All excuses are bad. If an excuse is good, we call it an explanation.
Are they worth it, then? The adage “A bad excuse is better than none at all” is said to date back to the very first English language comedy, Ralph Roister Doister from 1550. The fact that we remember neither play nor proverb is a sign of something.
“The only man who is really free is the one who can turn down an invitation to dinner without giving any excuse.”
— Jules Renard
Do you ever need an excuse to tell a Shaggy Dog Story? These long elaborate jokes feature a butt in the form of the listener, patiently waiting for the punchline. The Shaggy Bear Story is a distant cousin that requires a setup featuring one character from Prague, one character from another nation, and a pair of bears. The characters go into the woods, have an unfortunate encounter with the local megafauna, and eventually one forensic investigator says to the other, “the Czech is in the male.” In this age of e-transfers and digital currency, that may be the only form in which that classic excuse lives on.
“Loafing needs no explanation and is its own excuse.”
— Christopher Morley
If you’ve read this far, you need one excuse that passes for an explanation, so here it is: When you’re pulled over for speeding, explain that you were not aware of how fast you were going. This ingenious eight-dimensional mind trick is reported to work 26% of the time, while asking for a warning — with or without an excuse — works 36% of the time. Explaining that you’re bringing home hot food and didn’t want it to get cold only works 11% of the time, presumably because the police know about microwaves.

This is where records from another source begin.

--- config.mk ---
export PLATFORM = sky130hd
export DESIGN_NAME = flash_prog_loop
export DESIGN_NICKNAME = d
export VERILOG_FILES = /design/src/rtl/flashprog_pkg.sv /design/src/rtl/fpl_addr_ctr.sv /design/src/rtl/fpl_poll_ctr.sv /design/src/rtl/fpl_seq.sv /design/src/rtl/flash_prog_loop.sv
export SDC_FILE = /design/constraint.sdc
export NUM_CORES = 1
export LEC_CHECK = 0
export BUFFER_PORTS_ARGS = -buffer_cell sky130_fd_sc_hd__buf_2
export CORE_ASPECT_RATIO = 2
export CORE_UTILIZATION = 25
export CTS_CLUSTER_SIZE = 16
export DETAILED_ROUTE_END_ITERATION = 12
export RECOVER_POWER = 25
export SYNTH_ARGS = -nofsm -noshare
export SYNTH_HDL_FRONTEND = slang
export SYNTH_SLANG_ARGS = --single-unit
--- constraint.sdc ---
create_clock -name clk -period 4.6 [get_ports clk]
set_input_delay 0.92 -clock clk [delete_from_list [all_inputs] [get_ports clk]]
set_output_delay 0.92 -clock clk [all_outputs]
set_load 0.02 [all_outputs]
--- src/rtl/flashprog_pkg.sv ---
package flashprog_pkg;

  typedef enum logic [2:0] {
    ST_IDLE,
    ST_FETCH,
    ST_UNLK2,
    ST_SETUP,
    ST_DATA,
    ST_POLL,
    ST_WAIT,
    ST_CHECK
  } seq_state_t;

  localparam logic [7:0] UNLOCK_BYTE_1 = 8'hAA;
  localparam logic [7:0] UNLOCK_BYTE_2 = 8'h55;
  localparam logic [7:0] PROGRAM_BYTE  = 8'hA0;

endpackage

--- src/rtl/fpl_addr_ctr.sv ---
module fpl_addr_ctr #(
  parameter int ADDR_W = 22,
  parameter int LEN_W  = 16
) (
  input  logic              clk,
  input  logic              rst,
  input  logic              load,
  input  logic              step,
  input  logic [ADDR_W-1:0] base,
  input  logic [LEN_W-1:0]  count,
  output logic [ADDR_W-1:0] addr,
  output logic              last
);

  logic [LEN_W-1:0] remain;

  always_ff @(posedge clk) begin
    if (rst) begin
      addr   <= '0;
      remain <= '0;
    end else if (load) begin
      addr   <= base;
      remain <= count;
    end else if (step) begin
      addr   <= addr + ADDR_W'(1);
      remain <= remain - LEN_W'(1);
    end
  end

  assign last = (remain == LEN_W'(1));

endmodule

--- src/rtl/fpl_poll_ctr.sv ---
module fpl_poll_ctr #(
  parameter int MAX_POLLS = 1000
) (
  input  logic clk,
  input  logic rst,
  input  logic clr,
  input  logic inc,
  output logic expired
);

  localparam int CW = $clog2(MAX_POLLS + 1);

  logic [CW-1:0] cnt;

  always_ff @(posedge clk) begin
    if (rst || clr) begin
      cnt <= '0;
    end else if (inc && !expired) begin
      cnt <= cnt + CW'(1);
    end
  end

  assign expired = (cnt >= CW'(MAX_POLLS));

endmodule

--- src/rtl/fpl_seq.sv ---
module fpl_seq
  import flashprog_pkg::*;
#(
  parameter int ADDR_W     = 22,
  parameter int DATA_W     = 16,
  parameter int CMD_ADDR_A = 'h555,
  parameter int CMD_ADDR_B = 'h2AA
) (
  input  logic              clk,
  input  logic              rst,
  input  logic              start,
  input  logic              count_zero,
  input  logic              wd_valid,
  input  logic [DATA_W-1:0] wd_data,
  input  logic [ADDR_W-1:0] tgt_addr,
  input  logic              last,
  input  logic              expired,
  input  logic [DATA_W-1:0] bus_rdata,
  output logic              busy,
  output logic              done,
  output logic              error,
  output logic              wd_ready,
  output logic              bus_we,
  output logic              bus_re,
  output logic [ADDR_W-1:0] bus_addr,
  output logic [DATA_W-1:0] bus_wdata,
  output logic              ctr_load,
  output logic              ctr_step,
  output logic              poll_clr,
  output logic              poll_inc
);

  localparam logic [ADDR_W-1:0] ADR_A = ADDR_W'(CMD_ADDR_A);
  localparam logic [ADDR_W-1:0] ADR_B = ADDR_W'(CMD_ADDR_B);
  localparam logic [DATA_W-1:0] DAT_1 = DATA_W'(UNLOCK_BYTE_1);
  localparam logic [DATA_W-1:0] DAT_2 = DATA_W'(UNLOCK_BYTE_2);
  localparam logic [DATA_W-1:0] DAT_P = DATA_W'(PROGRAM_BYTE);

  seq_state_t        state;
  logic [DATA_W-1:0] word_q;
  logic              match;

  assign match    = (bus_rdata == word_q);
  assign ctr_load = (state == ST_IDLE) && start;
  assign ctr_step = (state == ST_CHECK) && match && !last;
  assign poll_clr = (state == ST_FETCH) && wd_valid;
  assign poll_inc = (state == ST_POLL) ||
                    ((state == ST_CHECK) && !match && !expired);

  always_ff @(posedge clk) begin
    if (rst) begin
      state     <= ST_IDLE;
      word_q    <= '0;
      busy      <= 1'b0;
      done      <= 1'b0;
      error     <= 1'b0;
      wd_ready  <= 1'b0;
      bus_we    <= 1'b0;
      bus_re    <= 1'b0;
      bus_addr  <= '0;
      bus_wdata <= '0;
    end else begin
      done   <= 1'b0;
      bus_we <= 1'b0;
      bus_re <= 1'b0;
      case (state)
        ST_IDLE: begin
          if (start) begin
            error <= 1'b0;
            if (count_zero) begin
              done <= 1'b1;
            end else begin
              busy     <= 1'b1;
              wd_ready <= 1'b1;
              state    <= ST_FETCH;
            end
          end
        end
        ST_FETCH: begin
          if (wd_valid) begin
            word_q    <= wd_data;
            wd_ready  <= 1'b0;
            bus_we    <= 1'b1;
            bus_addr  <= ADR_A;
            bus_wdata <= DAT_1;
            state     <= ST_UNLK2;
          end
        end
        ST_UNLK2: begin
          bus_we    <= 1'b1;
          bus_addr  <= ADR_B;
          bus_wdata <= DAT_2;
          state     <= ST_SETUP;
        end
        ST_SETUP: begin
          bus_we    <= 1'b1;
          bus_addr  <= ADR_A;
          bus_wdata <= DAT_P;
          state     <= ST_DATA;
        end
        ST_DATA: begin
          bus_we    <= 1'b1;
          bus_addr  <= tgt_addr;
          bus_wdata <= word_q;
          state     <= ST_POLL;
        end
        ST_POLL: begin
          bus_re   <= 1'b1;
          bus_addr <= tgt_addr;
          state    <= ST_WAIT;
        end
        ST_WAIT: begin
          state <= ST_CHECK;
        end
        ST_CHECK: begin
          if (match) begin
            if (last) begin
              done  <= 1'b1;
              busy  <= 1'b0;
              state <= ST_IDLE;
            end else begin
              wd_ready <= 1'b1;
              state    <= ST_FETCH;
            end
          end else if (expired) begin
            error <= 1'b1;
            busy  <= 1'b0;
            state <= ST_IDLE;
          end else begin
            bus_re   <= 1'b1;
            bus_addr <= tgt_addr;
            state    <= ST_WAIT;
          end
        end
        default: state <= ST_IDLE;
      endcase
    end
  end

endmodule

--- src/rtl/flash_prog_loop.sv ---
module flash_prog_loop #(
  parameter int ADDR_W     = 22,
  parameter int DATA_W     = 16,
  parameter int LEN_W      = 16,
  parameter int MAX_POLLS  = 1000,
  parameter int CMD_ADDR_A = 'h555,
  parameter int CMD_ADDR_B = 'h2AA
) (
  input  logic              clk,
  input  logic              rst,
  input  logic              start,
  input  logic [ADDR_W-1:0] base_addr,
  input  logic [LEN_W-1:0]  word_count,
  input  logic              wd_valid,
  input  logic [DATA_W-1:0] wd_data,
  output logic              wd_ready,
  output logic              busy,
  output logic              done,
  output logic              error,
  output logic              bus_we,
  output logic              bus_re,
  output logic [ADDR_W-1:0] bus_addr,
  output logic [DATA_W-1:0] bus_wdata,
  input  logic [DATA_W-1:0] bus_rdata
);

  logic [ADDR_W-1:0] tgt_addr;
  logic              last;
  logic              expired;
  logic              ctr_load;
  logic              ctr_step;
  logic              poll_clr;
  logic              poll_inc;
  logic              count_zero;

  assign count_zero = (word_count == '0);

  fpl_addr_ctr #(
    .ADDR_W (ADDR_W),
    .LEN_W  (LEN_W)
  ) u_addr (
    .clk   (clk),
    .rst   (rst),
    .load  (ctr_load),
    .step  (ctr_step),
    .base  (base_addr),
    .count (word_count),
    .addr  (tgt_addr),
    .last  (last)
  );

  fpl_poll_ctr #(
    .MAX_POLLS (MAX_POLLS)
  ) u_poll (
    .clk     (clk),
    .rst     (rst),
    .clr     (poll_clr),
    .inc     (poll_inc),
    .expired (expired)
  );

  fpl_seq #(
    .ADDR_W     (ADDR_W),
    .DATA_W     (DATA_W),
    .CMD_ADDR_A (CMD_ADDR_A),
    .CMD_ADDR_B (CMD_ADDR_B)
  ) u_seq (
    .clk        (clk),
    .rst        (rst),
    .start      (start),
    .count_zero (count_zero),
    .wd_valid   (wd_valid),
    .wd_data    (wd_data),
    .tgt_addr   (tgt_addr),
    .last       (last),
    .expired    (expired),
    .bus_rdata  (bus_rdata),
    .busy       (busy),
    .done       (done),
    .error      (error),
    .wd_ready   (wd_ready),
    .bus_we     (bus_we),
    .bus_re     (bus_re),
    .bus_addr   (bus_addr),
    .bus_wdata  (bus_wdata),
    .ctr_load   (ctr_load),
    .ctr_step   (ctr_step),
    .poll_clr   (poll_clr),
    .poll_inc   (poll_inc)
  );

endmodule

# After elaboration in Yosys (flattened, before gate mapping)
# Index checks and enable logic that the tools add are counted.
op_classes:
  addsub: 3
  order_cmp: 1
  eq_ne: 19
  muxes: 41
  reduce_logical: 28
op_table:
  columns: ["operator", "n"]
  rows:
  - ["2-to-1 mux 22 bit", 5]
  - ["case mux 22 bit (5 select lines)", 1]
  - ["case mux 16 bit (4 select lines)", 1]
  - ["2-to-1 mux 16 bit", 3]
  - ["case mux 3 bit (8 select lines)", 1]
  - ["adder 22 x 1 -> 22 bit (second input constant)", 1]
  - ["2-to-1 mux 1 bit", 19]
  - ["equality test 16 x 1 -> 1 bit (second input constant)", 1]
  - ["equality test 16 bit", 1]
  - ["zero test 16 bit", 1]
  - ["subtractor 16 x 1 -> 16 bit (second input constant)", 1]
  - ["2-to-1 mux 3 bit", 5]
  - ["equality test 3 bit (second input constant)", 4]
  - ["!= test 2 bit (second input constant)", 6]
  - ["adder 10 x 1 -> 10 bit (second input constant)", 1]
  - ["greater-or-equal comparator 10 bit (second input constant)", 1]
  - ["case mux 1 bit (2 select lines)", 5]
  - ["AND reduction 4 bit", 2]
  - ["logical AND 1 bit", 7]
  - ["equality test 3 x 2 -> 1 bit (second input constant)", 2]
  - ["AND reduction 6 bit", 1]
  - ["AND reduction 5 bit", 1]
  - ["nonzero test 5 bit", 1]
  - ["!= test 2 x 1 -> 1 bit (second input constant)", 2]
  - ["other kinds (14)", 19]
totals:
  reg_bits: 111
  output_inout_bits: 44

# Logic depth before layout (Yosys ltp)
# Gate-level depths: netlist of the first run.
depth:
  word_depth: 6
  ltp_mapped: 11

# Cells and area by module
# A second synthesis of the first run with hierarchy kept.
hier_totals:
  hier_cells: 694
  hier_area_um2: 5839.4
by_module_without_submodules:
  columns: ["mod", "n_inst", "cells_per_inst", "area_each_um2", "seq_area_each_um2"]
  rows:
  - ["fpl_seq", 1, 350, 3054.2, 1261.2]
  - ["fpl_addr_ctr", 1, 273, 2158.3, 760.7]
  - ["fpl_poll_ctr", 1, 66, 593.1, 200.2]
  - ["flash_prog_loop", 1, 5, 33.8, 0.0]

# Worst setup path after synthesis of the first run
# OpenSTA, ideal clock, no wires.
synth_path:
  kind: "input to register"
  startpoint: "input bus_rdata[11]"
  endpoint: "register u_addr.remain[13]"
  setup_ns: 0.133
  t_arrival_ns: 2.464
  required_time_ns: 4.467
  slack_ns: 2.003
  cell_stages: 9
  path_cell_list: "xor2_1 -> nor4_1 -> and4_1 -> buf_2 -> buf_2 -> buf_2 -> nand4_1 -> o211ai_1 -> a31oi_1"
synth_between:
  elab_chain_len: 4
synth_lines:
  columns: ["element", "line", "rtl"]
  rows:
  - ["from (decl)", "flash_prog_loop.sv:24", "input logic [DATA_W-1:0] bus_rdata"]
  - ["equality test 16 bit", "fpl_seq.sv:43", "assign match = (bus_rdata == word_q);"]
  - ["logical AND 1 bit (2 in a row)", "fpl_seq.sv:45", "assign ctr_step = (state == ST_CHECK) && match && !last;"]
  - ["nonzero test 2 bit (no line)", null, null]
  - ["to (signal assigned)", "fpl_addr_ctr.sv:23", "remain <= count;"]
  - ["to (signal assigned)", "fpl_addr_ctr.sv:26", "remain <= remain - LEN_W'(1);"]
  - ["to (decl)", "fpl_addr_ctr.sv:15", "logic [LEN_W-1:0] remain;"]
# No other way between the ends.
# A chain may end at the register's enable or synchronous reset.

# Final worst setup path of the first run
layout_path:
  startpoint: "input bus_rdata[11]"
  endpoint: "register u_seq.bus_addr[13]"
layout_between:
  elab_chain_len: 3
layout_lines:
  columns: ["element", "line", "rtl"]
  rows:
  - ["equality test 16 bit", "fpl_seq.sv:43", null]
  - ["!= test 2 bit (no line)", null, null]
  - ["AND reduction 4 bit (no line)", null, null]
  - ["to (signal assigned)", "fpl_seq.sv:103", "bus_addr <= tgt_addr;"]
  - ["to (signal assigned)", "fpl_seq.sv:109", "bus_addr <= tgt_addr;"]
  - ["to (signal assigned)", "fpl_seq.sv:131", "bus_addr <= tgt_addr;"]
  - ["to (decl)", "fpl_seq.sv:25", "output logic [ADDR_W-1:0] bus_addr,"]
# No other way between the ends.

==> results of run 1 <==
[cells in the final DEF, fill, tap and decap left out, types with 9 or more instances in the layout]
cell type,n
dfxtp_1,111
buf_2,79
nor2_1,77
nand2_1,67
a21oi_1,46
clkbuf_1,39
xor2_1,19
nand4_1,18
nand3_1,16
a211oi_1,16
nor4_1,13
a22oi_1,12
nor3_1,12
o21ai_0,11
a311oi_1,11
a22o_1,11
inv_1,11
o21ai_1,10
or3_1,10
a31oi_1,10
xnor2_1,10
and3_1,9
clkbuf_16,9
[path summary, 6_finish.rpt]
kind                          startpoint                              end  slack [ns]  depth (start not counted)
max reg2reg  u_seq.state[2]$_SDFFE_PP0P_  u_seq.bus_addr[13]$_SDFFE_PP0P_        1.58                          5
min          u_seq.wd_ready$_SDFFE_PP0P_      u_seq.wd_ready$_SDFFE_PP0P_        0.45                          2
min reg2reg  u_seq.wd_ready$_SDFFE_PP0P_      u_seq.wd_ready$_SDFFE_PP0P_        0.45                          2
max                        bus_rdata[11]  u_seq.bus_addr[13]$_SDFFE_PP0P_        1.39                          7
[registers in the layout, summed over array words and instances, names as in the netlist]
name             flops
u_addr.addr         22
u_seq.bus_addr      22
u_addr.remain       16
u_seq.bus_wdata     16
u_seq.word_q        16
u_poll.cnt          10
u_seq.state          3
u_seq.bus_re         1
u_seq.bus_we         1
u_seq.busy           1
u_seq.done           1
u_seq.error          1
u_seq.wd_ready       1
[layout make-up]
class                   instances  area, um2  share of cell area, %
clock inverters                 4      70.07                  1.100
inverters                      11      41.29                 0.6479
flip-flops and latches        111       2222                  34.87
multi-input cells             468       2861                  44.90
repair buffers                125      598.1                  9.385
well taps                     269      336.6                  5.282
clock buffers                  11      242.7                  3.809
[cells in the mapped netlist, types with 3 or more instances]
cell,count,area share [%]
a31oi_1,10,1.2
a311oi_1,11,1.8
nor2_1,77,5.4
a32oi_1,3,0.50
inv_1,11,0.78
a22oi_1,12,1.7
o21a_1,7,0.99
o21ai_0,11,1.0
nand4_1,18,2.1
xnor2_1,10,1.7
dfxtp_1,111,42
nand2b_1,4,0.47
xor2_1,19,3.1
nor2b_1,8,0.94
buf_6,3,0.64
and4_1,6,0.99
a21oi_1,46,4.3
buf_1,3,0.21
and3_1,9,1.1
or2_2,4,0.47
or3_1,10,1.2
a22o_1,11,1.8
nand2_1,67,4.7
a221oi_1,4,0.66
nand3_1,16,1.5
or4_1,3,0.42
buf_2,7,0.66
o2bb2ai_1,6,0.99
clkbuf_1,28,2.0
o311ai_1,5,0.83
nor4_1,13,1.5
a211oi_1,16,2.3
o211ai_1,4,0.57
ha_1,5,1.2
nor3_1,12,1.1
o21ai_1,10,0.94
[report_power, final]
part	switching, mW	leakage (nW)	internal, mW
combinational	0.354	1.30	0.206
sequential	0.109	0.907	1.06
clock	0.358	0.155	0.488
total	0.821	2.36	1.75
[critical path, cell delays in order]
cell and delay, ns:
buf_2 0.10, xor2_1 0.13, nor4_1 0.56, and4_1 0.70, a211oi_2 0.26, nor2_2 0.59, a22o_1 0.22
[routing by layer]
| metal | vias up | track usage, % | part of all wire (%) |
|---|---|---|---|
| met4 | 0 | 9.276 | 4.3 |
| met3 | 32 | 2.381 | 3.9 |
| met1 | 2346 | 15.93 | 38 |
| met2 | 142 | 29.71 | 54 |
| li1 | 2500 | - | - |
| met5 | - | 0 | 0 |
[per-stage QoR]
step                      hold slack [ns]  setup slack [ns]  util (%)
after floorplan                    0.4373             2.003         -
after global placement             0.4354             1.108     29.18
after detailed placement           0.4338             1.043     29.18
after CTS                          0.4510             1.408     30.68
after global routing               0.4737             1.255     30.45
final                              0.4546             1.394     30.45
[cells by family after synthesis]
| group | share of synthesized area, % |
|---|---|
| and+or+nand+nor | 25.41 |
| xor gates and xnor gates | 4.789 |
| DFF | 41.90 |
| buffers and inverters | 4.270 |
| AOI/OAI and AO/OA | 22.06 |
| muxes | 0.4010 |
| adders and majority gates | 1.180 |
==> qor.log, run 1 <==
qor: clock_tree.max-clock-path-buffers 2
qor: clock_tree.h_tree_depth 3
qor: layout.antenna_cells 0
qor: layout.num-nets-final 805
qor: clock_tree.clock_sinks 111
qor: synthesis.yosys_warnings 0
qor: timing.slew_violations 0
qor: layout.layout-drive-gt1-share 16.44%
qor: pwr.cellPowerDensity 404.2 nW/um2
qor: floorplanning.core.rowCount 75
qor: critical_path.worst-path-max-fanout 17
qor: synthesis.synthesis.area_per_instance 8.405 um2
qor: routing.detail_route.wl_per_cell 16.97 um
qor: layout.area_growth_syn_to_layout 20.15%
qor: global_routing.grt-ovfl-total 0
qor: clock_tree.cts-hold-fix-buffers 0
qor: timing.final.setup_skew 0.009487 ns
qor: timing.rsz0062_at_grt false
qor: critical_path.required 4.89 ns
qor: clock_tree.numCtsBuffers 9
qor: synthesis.synth_seq_area_share 41.90%
qor: clock_tree.cts_root_buffer clkbuf_16
qor: synthesis.proportion_of_register_bits_with_asynchronous_set_or_reset_after_synthesis 0%
qor: placed_design.routabilityCongestion 0.8595
qor: pwr.worst_ir_drop_vdd 205.9 uV
qor: critical_path.worstPathArrival 3.50 ns
qor: routing.drcViolationCount 0
qor: timing.timing_hold_violations_final 0
qor: floorplanning.fp.coreArea 20,930 um2
qor: timing.setup_total_negative_slack 0 ns
qor: synthesis.yosys_register_bits 111
qor: placed_design.placed_area 6107 um2
qor: timing.min_period 3.206 ns
qor: floorplanning.starting_utilization_of_the_core_area 25.35%
qor: synthesis.mappedNetlistNets 710
qor: global_routing.wire_length_of_the_first_global_routing_pass 26,570 um
qor: floorplanning.overall_die_area 21,840 um2
qor: pwr.power_leakage 2.359 nW
qor: routing.vias 5,020
qor: clock_tree.later_pin_clock_latency_in_the_skew_report 0.35 ns
qor: min_path.hold_path_class reg2reg
qor: clock_tree.tritoncts yes
qor: floorplanning.ios 118
qor: synthesis.synth_area 5304 um2
qor: routing.initialDrtViolationCount 345
qor: routing.vias_per_cell 5.025
qor: timing.final_setup_violation_count 0
qor: synthesis.yosysUniqueCellTypes 61
qor: layout.fillerInstances 2,273
qor: placed_design.number_of_buffer_cells_added_on_primary_ports 117
qor: floorplanning.chipHeight 208.0 um
qor: global_routing.first_global_vias 5,010
qor: timing.timing.slew.headroom 28.47%
qor: global_routing.grtUsageTotal 15.70%
qor: critical_path.worst-setup-path-type in2reg
qor: routing.ant_nets 0
qor: outcome.run_status completed
qor: timing.final.period_utilization 69.70%
qor: clock_tree.post_cts_setup_buffers 0
qor: layout.non_filler_cell_area_final 6372 um2
qor: placed_design.place.detailed.instances 984
qor: placed_design.place_hpwl 12,800 um
qor: synthesis.synth_enable_flop_cells 0
qor: timing.fmax 311.9 MHz
qor: global_routing.largest_net_degree_at_the_start_of_global_routing 56
qor: run.cap_violations 0
qor: clock_tree.path_clk_slew 0.07 ns
qor: timing.least_margin_pin_slew 1.070 ns
qor: synthesis.postSynth.topFlopCell dfxtp_1
qor: routing.totalWireLength 16,960 um
qor: floorplanning.dieWidth 105.0 um
qor: pwr.power.total 2.575 mW
qor: clock_tree.cts_resized 0
qor: layout.finalNonFillerCells 999
qor: global_routing.antenna_violations_before_repair 1
qor: routing.drtPass1Iterations 4
qor: critical_path.worstSetupStartpointType input port
qor: critical_path.setup.worst_path.end_class flop
qor: synthesis.netlist_instances 631
(Power assumes the default switching activity.)
==> run 2: changes to the inputs <==
clock period = 2.6 ns   (was 4.6 ns; I/O delays follow)
==> run 2 against run 1 <==
  * Via count increased by 2.0%
  * Final area increased by 3.3%
  * Hold slack got worse by 0.053 ns
  * Non-clock buffer count increased by 27
  * Routed wire length increased by 0.88%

“Ignorance is no excuse, it’s the real thing.”
— Irene Peter
Honesty is the best policy and the worst excuse, because no one will excuse it. Consider William Carlos Williams’ 1938 poem This Is Just To Say, explaining that he ate all your plums in your icebox because “they were delicious / so sweet / and so cold.” He was first and best savaged by the poet Kenneth Koch in 1962, wherein the speaker chops down a house (“it was morning, and I had nothing to do / and its wooden beams were so inviting”), poisons plants (“I simply do not know what I am doing.” ), and breaks your leg (“I was clumsy and / I wanted you here in the wards, where I am the doctor!”)
“The usual excuse of those who cause others trouble is that they wish them well.”
— Vauvenargues
Is there any excuse for poetry? Flann O’Brien argued no. “Poetry gives no adequate return in money, is expensive to print by reason of the waste of space occasioned by its form, and nearly always promulgates illusory concepts of life,” he wrote under the pen name Myles na Gopaleen.

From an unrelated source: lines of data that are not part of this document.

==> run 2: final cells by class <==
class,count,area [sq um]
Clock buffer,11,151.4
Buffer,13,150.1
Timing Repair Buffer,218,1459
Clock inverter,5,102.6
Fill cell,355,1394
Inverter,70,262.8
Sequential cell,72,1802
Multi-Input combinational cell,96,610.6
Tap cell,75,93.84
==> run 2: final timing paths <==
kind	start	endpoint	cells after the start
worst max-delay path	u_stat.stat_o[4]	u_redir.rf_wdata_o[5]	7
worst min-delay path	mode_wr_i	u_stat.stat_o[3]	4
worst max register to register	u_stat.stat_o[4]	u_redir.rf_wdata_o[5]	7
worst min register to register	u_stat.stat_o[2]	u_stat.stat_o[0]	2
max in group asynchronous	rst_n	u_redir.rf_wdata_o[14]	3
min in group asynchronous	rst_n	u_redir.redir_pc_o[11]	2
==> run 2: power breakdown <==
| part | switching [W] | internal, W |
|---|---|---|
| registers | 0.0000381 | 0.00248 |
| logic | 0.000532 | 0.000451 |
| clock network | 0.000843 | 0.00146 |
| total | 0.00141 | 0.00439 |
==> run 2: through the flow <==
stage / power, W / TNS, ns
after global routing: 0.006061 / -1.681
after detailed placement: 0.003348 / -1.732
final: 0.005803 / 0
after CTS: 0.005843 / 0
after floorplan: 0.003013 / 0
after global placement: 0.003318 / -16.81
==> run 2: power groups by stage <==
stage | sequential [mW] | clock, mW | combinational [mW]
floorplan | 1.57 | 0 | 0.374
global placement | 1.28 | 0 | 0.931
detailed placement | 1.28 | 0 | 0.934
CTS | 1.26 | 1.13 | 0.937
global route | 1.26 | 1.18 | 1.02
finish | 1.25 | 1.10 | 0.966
==> config.mk <==
export PLATFORM = sky130hd
export DESIGN_NAME = eaxt_decoder
export DESIGN_NICKNAME = d
export VERILOG_FILES = /design/src/rtl/eaxt_pkg.sv /design/src/rtl/eaxt_index_unit.sv /design/src/rtl/eaxt_word_collector.sv /design/src/rtl/eaxt_disp_merge.sv /design/src/rtl/eaxt_decoder.sv
export SDC_FILE = /design/constraint.sdc
export NUM_CORES = 1
export LEC_CHECK = 0
export BUFFER_PORTS_ARGS = -buffer_cell sky130_fd_sc_hd__buf_4
export CORE_MARGIN = 4
export CORE_UTILIZATION = 55
export CTS_CLUSTER_DIAMETER = 30
export DETAILED_ROUTE_END_ITERATION = 12
export PLACE_DENSITY = 0.82
export SETUP_SLACK_MARGIN = 0.4
export SYNTH_ARGS = -nofsm -noshare
export SYNTH_HDL_FRONTEND = slang
export SYNTH_HIERARCHICAL = 1
export SYNTH_SLANG_ARGS = --single-unit
==> constraint.sdc <==
create_clock -name clk -period 4.4 [get_ports clk]
set_clock_uncertainty 0.1 [all_clocks]
set_input_delay 0.44 -clock clk [delete_from_list [all_inputs] [get_ports clk]]
set_output_delay 0.44 -clock clk [all_outputs]
set_load 0.01 [all_outputs]
==> src/rtl/eaxt_pkg.sv <==
package eaxt_pkg;

  typedef enum logic [1:0] {
    ST_IDLE  = 2'd0,
    ST_FETCH = 2'd1,
    ST_FIN   = 2'd2
  } eaxt_state_e;

  // size codes of a displacement field
  localparam logic [1:0] SZ_ZERO = 2'd0;  // reserved for base, "not indirect" for outer
  localparam logic [1:0] SZ_NULL = 2'd1;
  localparam logic [1:0] SZ_WORD = 2'd2;
  localparam logic [1:0] SZ_LONG = 2'd3;

  // index placement codes {bit6, bit2}
  localparam logic [1:0] PL_PRE  = 2'd0;
  localparam logic [1:0] PL_POST = 2'd1;
  localparam logic [1:0] PL_BAD  = 2'd3;

  localparam int FLD_W = 9;

  // low nine bits of the extension word, kept after start
  typedef struct packed {
    logic       full;
    logic [7:0] low;
  } eaxt_fields_t;

  function automatic logic [1:0] size_words(input logic [1:0] code);
    case (code)
      SZ_WORD: return 2'd1;
      SZ_LONG: return 2'd2;
      default: return 2'd0;
    endcase
  endfunction

  function automatic logic [1:0] base_code(input eaxt_fields_t f);
    return f.low[5:4];
  endfunction

  function automatic logic [1:0] outer_code(input eaxt_fields_t f);
    return f.low[1:0];
  endfunction

  function automatic logic [1:0] place_code(input eaxt_fields_t f);
    return {f.low[6], f.low[2]};
  endfunction

  function automatic logic fmt_illegal(input eaxt_fields_t f);
    return f.full && ((base_code(f) == SZ_ZERO) || (place_code(f) == PL_BAD));
  endfunction

endpackage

And most of it is bad: “No one is going to manufacture a thousand tons of jam in the expectation that five tons may be eatable.”
And it metastasizes: “One poem, if widely disseminated, will breed perhaps a thousand inferior copies.”
And, per William Carlos Williams: “Moreover, poets are usually unpleasant people who are poor and insist forever on discussing that incredibly boring subject, ‘books’.”
“Excuse me, my leg has gone to sleep. Do you mind if I join it?”
— Alexander Woollcott
But there is an excuse for literature, and it’s the greatest of them all. By this I am of course referring to the dog that ate the homework, an actual canine that once devoured an actual classic.
“Minor tragedy stalked. I don’t know whether I told you,” John Steinbeck wrote to his editor Elizabeth Owen in 1936. “My setter pup, left alone one night, made confetti of about half of my book [Of Mice and Men]. Two months work to do over again. It sets me back. There was no other draft. I was pretty mad but the poor little fellow may have been acting critically. I didn’t want to ruin a good dog for a [manuscript]. I’m not sure it is good at all.”
16 beautiful excuses to send me money
There is the option to pay for this newsletter, and whomsoever exercises that option may access a long list of Reccomentions (endorsements of witty books, movies, and ephemera worth your time) as well as a monthly Riposte Card in the mail. There have been 16 of these magnificent illustrated cards so far! It’s a good deal and I recommend it.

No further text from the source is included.